I just returned from 30 days in Andalucia, Spain with my friend Primo (Jose Luis Palao). Primo and I had talked about making this trip happen for probably years and I had some time so why the hell not make the move??!!! The idea was to dive in head first and hang out with the Spaniards, climb like we do, bolt, stoke eachother up, and just be fanatics about what we love. The destination wasn’t the usual Cataluña… it was to check out Andalucia. The less hyped South of Spain that I had heard SO much about. The whole idea sounded intimidating, because I can speak a little Spanish, but honestly not that well. I knew that if I went I would learn lots.
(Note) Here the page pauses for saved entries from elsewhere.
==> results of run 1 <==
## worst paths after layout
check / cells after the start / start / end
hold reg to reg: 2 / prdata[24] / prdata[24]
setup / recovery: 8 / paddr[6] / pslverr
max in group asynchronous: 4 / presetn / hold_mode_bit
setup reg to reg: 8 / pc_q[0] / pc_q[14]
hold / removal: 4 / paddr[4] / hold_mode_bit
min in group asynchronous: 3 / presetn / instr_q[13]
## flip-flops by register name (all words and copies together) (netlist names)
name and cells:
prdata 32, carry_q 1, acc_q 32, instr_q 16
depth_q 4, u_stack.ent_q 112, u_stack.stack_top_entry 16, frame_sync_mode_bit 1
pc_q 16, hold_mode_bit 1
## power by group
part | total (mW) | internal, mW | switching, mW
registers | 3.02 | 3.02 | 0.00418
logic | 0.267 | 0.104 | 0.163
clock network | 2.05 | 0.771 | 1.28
Basically, eliminating your native language entirely leaves you with the choices of sink or swim. I figured why not… I’m a survivor. Stressful? Yes. Productive? Very.
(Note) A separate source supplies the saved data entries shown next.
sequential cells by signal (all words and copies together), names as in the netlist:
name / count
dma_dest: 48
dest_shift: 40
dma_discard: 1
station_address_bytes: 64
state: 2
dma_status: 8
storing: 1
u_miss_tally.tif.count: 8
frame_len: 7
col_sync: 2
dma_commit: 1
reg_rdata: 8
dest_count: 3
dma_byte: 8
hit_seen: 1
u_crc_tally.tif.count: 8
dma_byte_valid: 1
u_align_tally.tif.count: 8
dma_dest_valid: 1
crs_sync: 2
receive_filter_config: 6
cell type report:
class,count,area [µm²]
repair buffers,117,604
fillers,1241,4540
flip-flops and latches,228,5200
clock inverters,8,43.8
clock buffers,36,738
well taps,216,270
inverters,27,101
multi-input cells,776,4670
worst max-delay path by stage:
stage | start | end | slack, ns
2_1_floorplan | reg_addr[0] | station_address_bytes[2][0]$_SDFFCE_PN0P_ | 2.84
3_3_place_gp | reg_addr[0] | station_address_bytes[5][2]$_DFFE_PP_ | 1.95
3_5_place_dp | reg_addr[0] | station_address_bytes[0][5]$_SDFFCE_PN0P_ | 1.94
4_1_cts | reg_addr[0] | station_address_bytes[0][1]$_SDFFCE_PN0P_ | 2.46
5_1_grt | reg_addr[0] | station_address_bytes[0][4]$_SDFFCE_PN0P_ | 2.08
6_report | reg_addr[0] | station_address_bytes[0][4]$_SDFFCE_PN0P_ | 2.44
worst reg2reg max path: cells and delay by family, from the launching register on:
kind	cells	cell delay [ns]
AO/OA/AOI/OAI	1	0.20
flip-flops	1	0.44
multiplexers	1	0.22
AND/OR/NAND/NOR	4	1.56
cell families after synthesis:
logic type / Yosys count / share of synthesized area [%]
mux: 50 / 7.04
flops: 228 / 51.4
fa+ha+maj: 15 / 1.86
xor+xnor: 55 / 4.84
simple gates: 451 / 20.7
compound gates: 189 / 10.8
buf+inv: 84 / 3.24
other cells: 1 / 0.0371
Climbing is the language we can all speak and feel comfortable so I pretty much trusted in that. The day would be filled with action at the cliff, but what about all of the other down time? Primo has never left the country of Spain and speaks absolutely no english. How would we meet in the middle? Primo has always been someone I felt comfortable speaking with. He is patient, calm, and never awkward. He’s very Spanish in that he never shows a puffed-chest-ego, he is very supportive of his friends and he is always stoked to climb. He is my friend, my partner, and someone I share a lot in common with. I also learn a LOT from him.
I love to climb my best and it’s a lot easier to reach goals with someone to motivate you, expose you to another style, level, or approach to climbing. I’ve never trained in the gym nor do I even know how to (I would honestly love to learn some training programs). The school of Spanish climbing is the best training I’ve ever known and has been the one I depend on. I’ve always put my energy into what matters to me, which is a special route or a goal. I climb because it feels good and it makes me happy. But, if you want to get better you need to “train” and progress. You can’t always expect gains from climbing without intensity and support. I make my life around the rock. I prioritize the cliff and the means of making that my life and I am very fortunate to be able to do this.
If you want to get better as a sport climber I suggest going to Spain, observe Spaniards, and keep your mind open to the hard-core–barely-rest-die-hard-climbing that I experience every time I go. This is how you will progress. You will be exposed to another world of climbing and you will learn from it regardless. If you think you try hard? Take a look at the Spanish climbers. If you think your levels are up for sport climbing? Take a look at the standard levels in Spain, it’s mind-boggling. The best training is sometimes a lot easier and intuitive than you might think. Exposure, observing, and immersing yourself into the Spanish way might be what you are looking for?
I’m a lucky person to be able to visit Spain as often as I can and in a lot of ways this has shaped who I am as a person and a climber. I hope anyone that’s eager to go… GO. Put it on the credit card. Make the move. The season is now and time is here and then gone. I encourage you to enjoy that place, go climbing there, eat there, share energy with people, and observe it all.
GO!… you will leave with something and I can guarantee you that.